SIPp などのツールを使用して SIP 通話をシミュレートし、解析エラーを特定します。

shell

コードをコピー

sipp -sf scenario.xml -s 1000 192.168.1.10:5060

SIP サーバーでデバッグモードを有効にする

詳細なデバッグのために、SIP サーバーのログ出力レベルを上げます:

  • Asterisk: core set debug 5
  • FreeSWITCH: loglevel 7

 

ベンダーサポートに連絡する

まだ解決できませんか?心配いりません。それがベンダーサポートの役割です。SIP プロバイダーやデバイスメーカーに連絡し、状況を説明してください。すでに試した内容やログを共有しましょう。提供する情報が多いほど、より早くサポートを受けられます。
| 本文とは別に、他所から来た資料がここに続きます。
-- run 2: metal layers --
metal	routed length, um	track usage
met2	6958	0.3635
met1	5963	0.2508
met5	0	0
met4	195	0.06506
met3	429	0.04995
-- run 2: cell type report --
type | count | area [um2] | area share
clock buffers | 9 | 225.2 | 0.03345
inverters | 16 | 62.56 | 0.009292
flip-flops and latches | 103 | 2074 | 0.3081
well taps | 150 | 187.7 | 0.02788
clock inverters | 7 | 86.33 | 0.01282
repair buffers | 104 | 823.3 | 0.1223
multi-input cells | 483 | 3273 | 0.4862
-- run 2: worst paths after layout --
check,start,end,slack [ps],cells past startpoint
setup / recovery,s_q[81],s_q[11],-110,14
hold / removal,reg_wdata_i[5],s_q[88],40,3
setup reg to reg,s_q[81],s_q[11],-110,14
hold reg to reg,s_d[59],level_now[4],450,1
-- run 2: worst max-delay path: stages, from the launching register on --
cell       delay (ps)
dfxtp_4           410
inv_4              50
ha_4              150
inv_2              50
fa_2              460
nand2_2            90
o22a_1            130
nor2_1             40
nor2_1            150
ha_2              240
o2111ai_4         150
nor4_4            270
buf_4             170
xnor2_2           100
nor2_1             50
==> src/rtl/rcbm_map.svh <==
// offsets, counts and reset values for the configuration byte mapper
`ifndef RCBM_MAP_SVH
`define RCBM_MAP_SVH
// image layout
`define RCBM_FIRST_CFG_INDEX 8'h03
`define RCBM_BYTES_PER_DEVICE 6'h25
// image byte indices in the single-device layout
`define RCBM_IDX_05 8'h05
`define RCBM_IDX_06 8'h06
`define RCBM_IDX_07 8'h07
`define RCBM_IDX_08 8'h08
`define RCBM_IDX_09 8'h09
`define RCBM_IDX_0A 8'h0A
`define RCBM_IDX_0B 8'h0B
`define RCBM_IDX_0C 8'h0C
`define RCBM_IDX_0D 8'h0D
`define RCBM_IDX_0E 8'h0E
`define RCBM_IDX_0F 8'h0F
`define RCBM_IDX_10 8'h10
// internal register offsets
`define RCBM_REG_04 5'h04
`define RCBM_REG_06 5'h06
`define RCBM_REG_08 5'h08
`define RCBM_REG_0B 5'h0B
`define RCBM_REG_0E 5'h0E
`define RCBM_REG_0F 5'h0F
`define RCBM_REG_10 5'h10
`define RCBM_REG_11 5'h11
`define RCBM_REG_12 5'h12
`define RCBM_REG_15 5'h15
`define RCBM_REG_16 5'h16
`define RCBM_REG_17 5'h17
`define RCBM_REG_18 5'h18
`define RCBM_REG_19 5'h19
`define RCBM_REG_1C 5'h1C
`define RCBM_REG_1D 5'h1D
`define RCBM_REG_1E 5'h1E
// power-on value of every internal register bit
`define RCBM_REG_POR 8'h00
`endif

==> src/rtl/rcbm_pkg.sv <==
// types for the configuration byte mapper
package rcbm_pkg;
  typedef enum logic [1:0]
  {
    RCBM_IDLE = 2'b00,
    RCBM_FETCH = 2'b01,
    RCBM_DONE = 2'b10
  } rcbm_state_t;
endpackage
`config.mk`:
```
export PLATFORM = sky130hd
export DESIGN_NAME = twpm_master
export DESIGN_NICKNAME = d
export VERILOG_FILES = /design/src/rtl/twpm_bit_engine.v /design/src/rtl/twpm_master.v
export VERILOG_INCLUDE_DIRS = /design/src /design/src/include
export SDC_FILE = /design/constraint.sdc
export NUM_CORES = 1
export LEC_CHECK = 0
export BUFFER_PORTS_ARGS = -buffer_cell sky130_fd_sc_hd__buf_2
export CORE_AREA = 8 8 162 126
export CTS_CLUSTER_DIAMETER = 120
export CTS_CLUSTER_SIZE = 14
export DETAILED_ROUTE_END_ITERATION = 7
export DIE_AREA = 0 0 170 134
export GPL_TIMING_DRIVEN = 0
export MAX_ROUTING_LAYER = met4
export PLACE_DENSITY = 0.49
export RECOVER_POWER = 50
export SLEW_MARGIN = 30
export SYNTH_ARGS = -nofsm -noshare
export SYNTH_HDL_FRONTEND = slang
export SYNTH_SLANG_ARGS = --single-unit
```
`constraint.sdc`:
```
create_clock -name clk_i -period 5.85 [get_ports clk_i]
set_input_delay 0.585 -clock clk_i [delete_from_list [all_inputs] [get_ports clk_i]]
set_output_delay 0.585 -clock clk_i [all_outputs]
set_load 0.05 [all_outputs]
```
`src/include/twpm_regs.vh`:
```
// register offsets, fields and timing constants of the two-wire pot master
`ifndef TWPM_REGS_VH
`define TWPM_REGS_VH

// controller register offsets (16-bit word address on the local port)
`define TWPM_REG_CTRL      4'h0
`define TWPM_REG_STATUS    4'h1
`define TWPM_REG_RDATA     4'h2
`define TWPM_REG_CFG       4'h3

// control register fields
`define TWPM_CTRL_GO       0
`define TWPM_CTRL_OP_LO    1
`define TWPM_CTRL_OP_HI    3
`define TWPM_CTRL_POT_LO   4
`define TWPM_CTRL_POT_HI   5
`define TWPM_CTRL_DATA_LO  8
`define TWPM_CTRL_DATA_HI  15

// operation codes
`define TWPM_OP_VWRITE     3'h0
`define TWPM_OP_NVWRITE    3'h1
`define TWPM_OP_READ       3'h2
`define TWPM_OP_CS_WRITE   3'h3
`define TWPM_OP_CS_READ    3'h4
`define TWPM_OP_POLL       3'h5

// status register fields
`define TWPM_ST_BUSY       0
`define TWPM_ST_NACK       1
`define TWPM_ST_DONE       2

// slave address fields
`define TWPM_TYPE_CODE     4'h5 // arbitrary value
`define TWPM_SEL_POT       3'h7
`define TWPM_SEL_CSR       3'h2
`define TWPM_DIR_READ      1'b1
`define TWPM_DIR_WRITE     1'b0

// instruction byte fields
`define TWPM_WT_BIT        7
`define TWPM_POT_100       2'h1
`define TWPM_POT_256       2'h2
`define TWPM_POT_RSVD      2'h3
`define TWPM_MAX_TAP_100   8'h63
`define TWPM_MAX_TAP_256   8'hFF

// timing: quarter period of the serial clock and the polling budget
`define TWPM_CLK_HZ        50000000
`define TWPM_SCL_HALF_NS   2500
`define TWPM_SCL_HALF_CYC  ((`TWPM_SCL_HALF_NS * 50) / 1000)
`define TWPM_PROG_MS       5
`define TWPM_POLL_MAX      16'h0100

`endif

```
`src/rtl/twpm_bit_engine.v`:
```
// bit level engine: start, stop, byte send/receive with acknowledge
`timescale 1ns/1ps
`include "twpm_regs.vh"

module twpm_bit_engine (
    // clock and reset
    input  wire       clk_i,
    input  wire       rst_i,
    // command
    input  wire [2:0] cmd_i,
    input  wire       cmd_valid_i,
    input  wire [7:0] tx_byte_i,
    input  wire       tx_ack_i,
    output wire       cmd_ready_o,
    output reg  [7:0] rx_byte_o,
    output reg        rx_ack_o,
    // bus pins
    input  wire       sda_i,
    output reg        sda_o,
    output wire       sda_oe_o,
    output reg        scl_o,
    output wire       scl_oe_o
);

    localparam C_START = 3'h1;
    localparam C_STOP  = 3'h2;
    localparam C_WRITE = 3'h3;
    localparam C_READ  = 3'h4;
    localparam [31:0] HALF_W = `TWPM_SCL_HALF_CYC;
    localparam [7:0]  HALF   = HALF_W[7:0];

    localparam S_IDLE = 3'h0;
    localparam S_ST   = 3'h1;
    localparam S_SP   = 3'h2;
    localparam S_BIT  = 3'h3;

    reg  [2:0] state;
    reg  [7:0] cnt;
    reg  [1:0] phase;
    reg  [3:0] bitn;
    reg  [8:0] shreg;
    reg        sda_s1;
    reg        sda_s2;
    wire       tick;

    assign tick        = (cnt == 8'h00);
    assign cmd_ready_o = (state == S_IDLE);
    // open drain: drive only to pull low
    assign sda_oe_o    = ~sda_o;
    assign scl_oe_o    = ~scl_o;

    always @(posedge clk_i or posedge rst_i) begin
        if (rst_i) begin
            sda_s1 <= 1'b1;
            sda_s2 <= 1'b1;
        end else begin
            sda_s1 <= sda_i;
            sda_s2 <= sda_s1;
        end
    end

    always @(posedge clk_i or posedge rst_i) begin
        if (rst_i) begin
            state     <= S_IDLE;
            cnt       <= 8'h00;
            phase     <= 2'h0;
            bitn      <= 4'h0;
            shreg     <= 9'h1FF;
            sda_o     <= 1'b1;
            scl_o     <= 1'b1;
            rx_byte_o <= 8'h00;
            rx_ack_o  <= 1'b1;
        end else begin
            cnt <= tick ? HALF - 8'h01 : cnt - 8'h01;
            case (state)
                S_IDLE: begin
                    phase <= 2'h0;
                    bitn  <= 4'h0;
                    if (cmd_valid_i) begin
                        cnt <= HALF - 8'h01;
                        if (cmd_i == C_START)
                            state <= S_ST;
                        else if (cmd_i == C_STOP)
                            state <= S_SP;
                        else if (cmd_i == C_WRITE) begin
                            state <= S_BIT;
                            shreg <= {tx_byte_i, 1'b1};
                        end else begin
                            state <= S_BIT;
                            shreg <= {8'hFF, tx_ack_i};
                        end
                    end
                end
                // sda high, scl high, then sda falls, then scl falls
                S_ST: if (tick) begin
                    phase <= phase + 2'h1;
                    case (phase)
                        2'h0: begin
                            sda_o <= 1'b1;
                            scl_o <= 1'b1;
                        end
                        2'h1: sda_o <= 1'b0;
                        default: begin
                            scl_o <= 1'b0;
                            state <= S_IDLE;
                        end
                    endcase
                end
                // sda low while scl low, scl rises, then sda rises
                S_SP: if (tick) begin
                    phase <= phase + 2'h1;
                    case (phase)
                        2'h0: sda_o <= 1'b0;
                        2'h1: scl_o <= 1'b1;
                        default: begin
                            sda_o <= 1'b1;
                            state <= S_IDLE;
                        end
                    endcase
                end
                // nine bits, data only changes with scl low
                S_BIT: if (tick) begin
                    phase <= phase + 2'h1;
                    case (phase)
                        2'h0: sda_o <= shreg[8];
                        2'h1: scl_o <= 1'b1;
                        2'h2: shreg <= {shreg[7:0], sda_s2};
                        default: begin
                            scl_o <= 1'b0;
                            bitn  <= bitn + 4'h1;
                            phase <= 2'h0;
                            if (bitn == 4'h8) begin
                                state     <= S_IDLE;
                                sda_o     <= 1'b1;
                                rx_ack_o  <= shreg[0];
                                rx_byte_o <= shreg[8:1];
                            end
                        end
                    endcase
                end
                default: state <= S_IDLE;
            endcase
        end
    end

endmodule // twpm_bit_engine

```
`src/rtl/twpm_master.v`:
```
// host-side controller for the two-wire dual potentiometer slave
// Functional notes
// - data line changes only while clock is low, except start/stop
// - start is data falling while clock high; each command starts so
// - every transaction ends with stop, after transmitter releases data
// - transmitter releases data after eight bits; receiver acks ninth clock
// - read: master acks to continue, nacks last byte then stops
// - address top four bits carry the fixed type code
// - write latch enable must be set before any wiper write
// - poll with valid address; ack means programming finished
// - wiper write is address, instruction, data bytes in order
// - wiper read: write address, instruction, restart, read address
`timescale 1ns/1ps
`include "twpm_regs.vh"

module twpm_master (
    // clock and reset
    input  wire        clk_i,
    input  wire        rst_i,
    // register port
    input  wire [3:0]  addr_i,
    input  wire [15:0] wdata_i,
    input  wire        wr_i,
    input  wire        rd_i,
    output reg  [15:0] rdata_o,
    // bus pins
    input  wire        sda_i,
    output wire        sda_o,
    output wire        sda_oe_o,
    output wire        scl_o,
    output wire        scl_oe_o
);

    localparam E_START = 3'h1;
    localparam E_STOP  = 3'h2;
    localparam E_WRITE = 3'h3;
    localparam E_READ  = 3'h4;

    localparam S_IDLE  = 4'h0;
    localparam S_START = 4'h1;
    localparam S_ADDR  = 4'h2;
    localparam S_INSTR = 4'h3;
    localparam S_DATA  = 4'h4;
    localparam S_RSTRT = 4'h5;
    localparam S_RADDR = 4'h6;
    localparam S_RBYTE = 4'h7;
    localparam S_STOP  = 4'h8;
    localparam S_WAIT  = 4'h9;

    ////////////////////////////////////////////////////////////////////////
    // slave address builder
    function [7:0] slave_addr;
        input [2:0] sel;
        input       dir;
        begin
            slave_addr = {`TWPM_TYPE_CODE, sel, dir};
        end
    endfunction

    // clamp to the selected pot's top tap so the word matches the slave
    function [7:0] clamp_tap;
        input [1:0] pot;
        input [7:0] val;
        begin
            if (pot == `TWPM_POT_100 && val > `TWPM_MAX_TAP_100)
                clamp_tap = `TWPM_MAX_TAP_100;
            else
                clamp_tap = val;
        end
    endfunction

    ////////////////////////////////////////////////////////////////////////
    reg  [3:0]  state;
    reg  [3:0]  next_state;
    reg  [2:0]  op;
    reg  [1:0]  pot;
    reg  [7:0]  data;
    reg         busy;
    reg         nack;
    reg         done;
    reg  [7:0]  rbyte;
    reg  [15:0] polls;
    reg  [15:0] poll_max;
    reg         sent;
    reg  [2:0]  e_cmd;
    reg  [7:0]  e_tx;
    reg         e_valid;
    wire        e_ready;
    wire [7:0]  e_rx;
    wire        e_ack;
    wire        is_cs;
    wire        is_rd;
    wire        go;

    assign is_cs = (op == `TWPM_OP_CS_WRITE) || (op == `TWPM_OP_CS_READ);
    assign is_rd = (op == `TWPM_OP_READ) || (op == `TWPM_OP_CS_READ);
    assign go    = wr_i && addr_i == `TWPM_REG_CTRL
                   && wdata_i[`TWPM_CTRL_GO] && !busy;

    twpm_bit_engine u_eng (
        .clk_i       (clk_i),
        .rst_i       (rst_i),
        .cmd_i       (e_cmd),
        .cmd_valid_i (e_valid),
        .tx_byte_i   (e_tx),
        .tx_ack_i    (1'b1),
        .cmd_ready_o (e_ready),
        .rx_byte_o   (e_rx),
        .rx_ack_o    (e_ack),
        .sda_i       (sda_i),
        .sda_o       (sda_o),
        .sda_oe_o    (sda_oe_o),
        .scl_o       (scl_o),
        .scl_oe_o    (scl_oe_o)
    );

    ////////////////////////////////////////////////////////////////////////
    // engine command per state; issued once, result taken when ready again
    always @* begin
        e_cmd = E_START;
        e_tx  = 8'hFF;
        case (state)
            S_START: e_cmd = E_START;
            S_RSTRT: e_cmd = E_START;
            S_ADDR: begin
                e_cmd = E_WRITE;
                if (op == `TWPM_OP_POLL)
                    e_tx = slave_addr(`TWPM_SEL_POT,
                                      `TWPM_DIR_WRITE);
                else if (is_cs) // latch is set through this path
                    e_tx = slave_addr(`TWPM_SEL_CSR,
                        op == `TWPM_OP_CS_READ ? `TWPM_DIR_READ
                                               : `TWPM_DIR_WRITE);
                else
                    e_tx = slave_addr(`TWPM_SEL_POT, `TWPM_DIR_WRITE);
            end
            S_INSTR: begin
                e_cmd = E_WRITE;
                e_tx  = {op == `TWPM_OP_NVWRITE, 5'h00, pot};
            end
            S_DATA: begin
                e_cmd = E_WRITE;
                e_tx  = is_cs ? data : clamp_tap(pot, data);
            end
            S_RADDR: begin
                e_cmd = E_WRITE;
                e_tx  = slave_addr(`TWPM_SEL_POT, `TWPM_DIR_READ);
            end
            S_RBYTE: e_cmd = E_READ;
            S_STOP:  e_cmd = E_STOP;
            default: e_cmd = E_START;
        endcase
    end

    // flow of one command; a refused byte goes straight to stop
    always @* begin
        next_state = state;
        case (state)
            S_IDLE:  next_state = S_IDLE;
            S_START: next_state = S_ADDR;
            S_ADDR: begin
                if (e_ack)
                    next_state = S_STOP;
                else if (op == `TWPM_OP_POLL)
                    next_state = S_STOP;
                else if (is_cs && is_rd)
                    next_state = S_RBYTE;
                else if (is_cs)
                    next_state = S_DATA;
                else
                    next_state = S_INSTR;
            end
            S_INSTR: begin
                if (e_ack)
                    next_state = S_STOP;
                else if (op == `TWPM_OP_READ)
                    next_state = S_RSTRT;
                else
                    next_state = S_DATA;
            end
            S_DATA:  next_state = S_STOP;
            S_RSTRT: next_state = S_RADDR;
            S_RADDR: next_state = e_ack ? S_STOP : S_RBYTE;
            S_RBYTE: next_state = S_STOP;
            S_STOP:  next_state = S_WAIT;
            S_WAIT:  next_state = S_IDLE;
            default: next_state = S_IDLE;
        endcase
    end

    ////////////////////////////////////////////////////////////////////////
    always @(posedge clk_i or posedge rst_i) begin
        if (rst_i) begin
            state    <= S_IDLE;
            op       <= `TWPM_OP_VWRITE;
            pot      <= `TWPM_POT_100;
            data     <= 8'h00;
            busy     <= 1'b0;
            nack     <= 1'b0;
            done     <= 1'b0;
            rbyte    <= 8'h00;
            polls    <= 16'h0000;
            poll_max <= `TWPM_POLL_MAX;
            sent     <= 1'b0;
            e_valid  <= 1'b0;
        end else begin
            e_valid <= 1'b0;
            if (wr_i && addr_i == `TWPM_REG_CFG)
                poll_max <= wdata_i;
            if (rd_i && addr_i == `TWPM_REG_STATUS)
                done <= 1'b0;
            if (go) begin
                op    <= wdata_i[`TWPM_CTRL_OP_HI:`TWPM_CTRL_OP_LO];
                pot   <= wdata_i[`TWPM_CTRL_POT_HI:`TWPM_CTRL_POT_LO];
                data  <= wdata_i[`TWPM_CTRL_DATA_HI:`TWPM_CTRL_DATA_LO];
                busy  <= 1'b1;
                nack  <= 1'b0;
                polls <= 16'h0000;
                sent  <= 1'b0;
                state <= S_START;
            end else if (state == S_WAIT) begin
                // for a poll command, retry until the slave acks or poll_max retries are spent
                if (op == `TWPM_OP_POLL && nack
                        && polls < poll_max) begin
                    polls <= polls + 16'h0001;
                    nack  <= 1'b0;
                    state <= S_START;
                end else begin
                    busy  <= 1'b0;
                    done  <= 1'b1; // set wins over the read clear
                    state <= S_IDLE;
                end
            end else if (state != S_IDLE) begin
                if (!sent && e_ready) begin
                    e_valid <= 1'b1;
                    sent    <= 1'b1;
                end else if (sent && e_ready && !e_valid) begin
                    sent  <= 1'b0;
                    state <= next_state;
                    if ((state == S_ADDR || state == S_INSTR
                            || state == S_DATA || state == S_RADDR)
                            && e_ack)
                        nack <= 1'b1;
                    if (state == S_RBYTE)
                        rbyte <= e_rx;
                end
            end
        end
    end

    ////////////////////////////////////////////////////////////////////////
    always @(posedge clk_i or posedge rst_i) begin
        if (rst_i) begin
            rdata_o <= 16'h0000;
        end else if (rd_i) begin
            case (addr_i)
                `TWPM_REG_CTRL:
                    rdata_o <= {data, 2'h0, pot, op, busy};
                `TWPM_REG_STATUS:
                    rdata_o <= {13'h0000, done, nack, busy};
                `TWPM_REG_RDATA:  rdata_o <= {8'h00, rbyte};
                `TWPM_REG_CFG:    rdata_o <= poll_max;
                default:          rdata_o <= 16'h0000;
            endcase
        end else begin
            rdata_o <= 16'h0000;
        end
    end

endmodule // twpm_master

```
-- After elaboration in Yosys (flattened, before gate mapping)
Index checks and enable logic that the tools add are counted.
- multiplexer cells: 90
- magnitude comparators: 2
- shifts and indexed selects: 0
- multipliers: 0
- equal/unequal tests: 49
- $add $sub $neg: 4
- divide/modulo/power cells: 0
- bitwise gates (word level): 6
- reduce and logical (&&, ||, !) cells: 56
- operators with widths (kind ; number):
    $mux 16 ; 4
    $pmux 16 s4 ; 1
    $mux 9 ; 6
    $mux 4 ; 12
    $mux 8 ; 6
    $mux 1 ; 35
    $pmux 8 s4 ; 1
    $pmux 4 s7 ; 1
    $mux 3 ; 9
    $ne 2x2->1 const B ; 11
    $eq 3x2->1 const B ; 6
    $pmux 3 s3 ; 2
    $pmux 9 s2 ; 1
    $reduce_and 6->1 ; 3
    $reduce_bool 3->1 ; 6
    $add 16x1->16 const B ; 1
    $eq 4x2->1 const B ; 4
    $eq 4x3->1 const B ; 4
    $lt 16x16->1 ; 1
    $ne 2x1->1 const B ; 7
    $logic_and 1x1->1 ; 13
    $eq 4x4->1 const B ; 3
    $reduce_and 3->1 ; 4
    $pmux 1 s2 ; 5
    other kinds (33) ; 61
- RAM bits: 0
- output and inout port bits: 20
- flip-flop bits (word level): 117
- memories kept: 0
- input port bits: 25
- bits in read-only memories: 0
- bits in latches: 0
- word-level logic and storage cells: 231

-- Depth between registers and ports, before layout
Gate-level depths: netlist of the first run.
- depth in word-level cells: 12
- gate-level depth with buffers: 9
- gate-level depth less buffers: 8

-- By module
From an unflattened synthesis of the first run, not the netlist that was laid out.
- cells, all modules: 638
- area, all modules: 6306.0 µm²
- by module, submodules not included (module ; sequential area each (µm²) ; cells each ; times used ; area each (µm²)):
    twpm_master ; 1954.4 ; 443 ; 1 ; 4205.3
    twpm_bit_engine ; 968.4 ; 195 ; 1 ; 2100.8

-- Least setup slack after synthesis of the first run
Ideal clock, no wire load.
- kind: reg2reg
- start: register u_eng.state[0]
- end: register rbyte[0]
- setup time: 0.125 ns
- path slack: 3.527 ns
- stages on the path, launching flop included: 8
- clock period less this slack: 2.323 ns
- data required time: 5.725 ns
- data arrival time: 2.198 ns
- buffers on the path: 1
- cells stage by stage: dfrtp_1 inv_1 ha_1 buf_2 nor2b_1 nand3_1 nor4_2 mux2_2
- word-level cells in the longest chain between the ends: 4
- elaborated cells on any way between the ends: 6
- classes of those cells: 1 x bitwise; 5 x reduce/logical
- RTL lines (item ; RTL line ; RTL):
    start: declaration ; twpm_bit_engine.v:37 ; reg [2:0] state;
    start signal: assignment ; twpm_bit_engine.v:64 ; state <= S_IDLE;
    start signal: assignment ; twpm_bit_engine.v:82 ; state <= S_ST;
    start signal: assignment ; twpm_bit_engine.v:84 ; state <= S_SP;
    $logic_not 3->1 (*) ; twpm_bit_engine.v:47 ; assign cmd_ready_o = (state == S_IDLE);
    $logic_and 1x1->1 (on tied branches) ; twpm_master.v:237, twpm_master.v:234 ;
    $logic_and 1x1->1 / $not 1->1 (equally long branches) ; - ;
    $reduce_and 6->1 (no line) (*) ; - ;
    end signal: assignment ; twpm_master.v:245 ; rbyte <= e_rx;
    end: declaration ; twpm_master.v:81 ; reg [7:0] rbyte;
Every way passes the cells marked *; elsewhere a longest branch is shown, timed or not.
A chain may end at the register's enable or synchronous reset.

-- Worst setup path after layout of the first run
- start: register poll_max[13]
- end: register polls[12]
- word-level cells in the longest chain between the ends: 4
- RTL lines (item ; RTL line ; RTL):
    start: declaration ; twpm_master.v:83 ; reg [15:0] poll_max;
    start signal: assignment ; twpm_master.v:203 ; poll_max <= `TWPM_POLL_MAX;
    start signal: assignment ; twpm_master.v:209 ; poll_max <= wdata_i;
    $lt 16x16->1 ; twpm_master.v:224 ; && polls < poll_max) begin
    $logic_and 1x1->1 ; twpm_master.v:223 ; if (op == `TWPM_OP_POLL && nack
    $reduce_bool 2->1 (no line) ; - ;
    $reduce_and 2->1 (no line) ; - ;
    end signal: assignment ; twpm_master.v:225 ; polls <= polls + 16'h0001;
    end: declaration ; twpm_master.v:82 ; reg [15:0] polls;
No other way between the ends.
場合によっては、彼らが以前に対応したことのある問題で、すぐに解決できることもあります。

手順

  1. 次のような関連データを収集します:
    • SIP ログ。
    • パケットキャプチャ。
    • 設定ファイル。
  2. 問題の詳細な説明を含めてサポートチケットを作成します。
  3. 既知のバグ、ファームウェアパッチ、追加の診断情報について更新を依頼します。

 

まとめ

SIP 400 エラーのトラブルシューティングは苛立たしいこともありますが、少しの忍耐と体系的な確認を行えば、ほとんどの場合は小さな修正で解決できることが分かるでしょう。SIP 400 エラーの解決には、ダイヤルパターンや SIP ヘッダーの正確性を確認し、デバイス設定が互換性のために正しく構成されていることを確保し、サーバーログを分析して根本原因を特定することが含まれます。それでも問題が解決しない場合は、詳細な診断情報を添えてベンダーサポートに連絡してください。

一歩ずつ進めていき、必要なときは遠慮せずに助けを求めてください。きっと解決できます。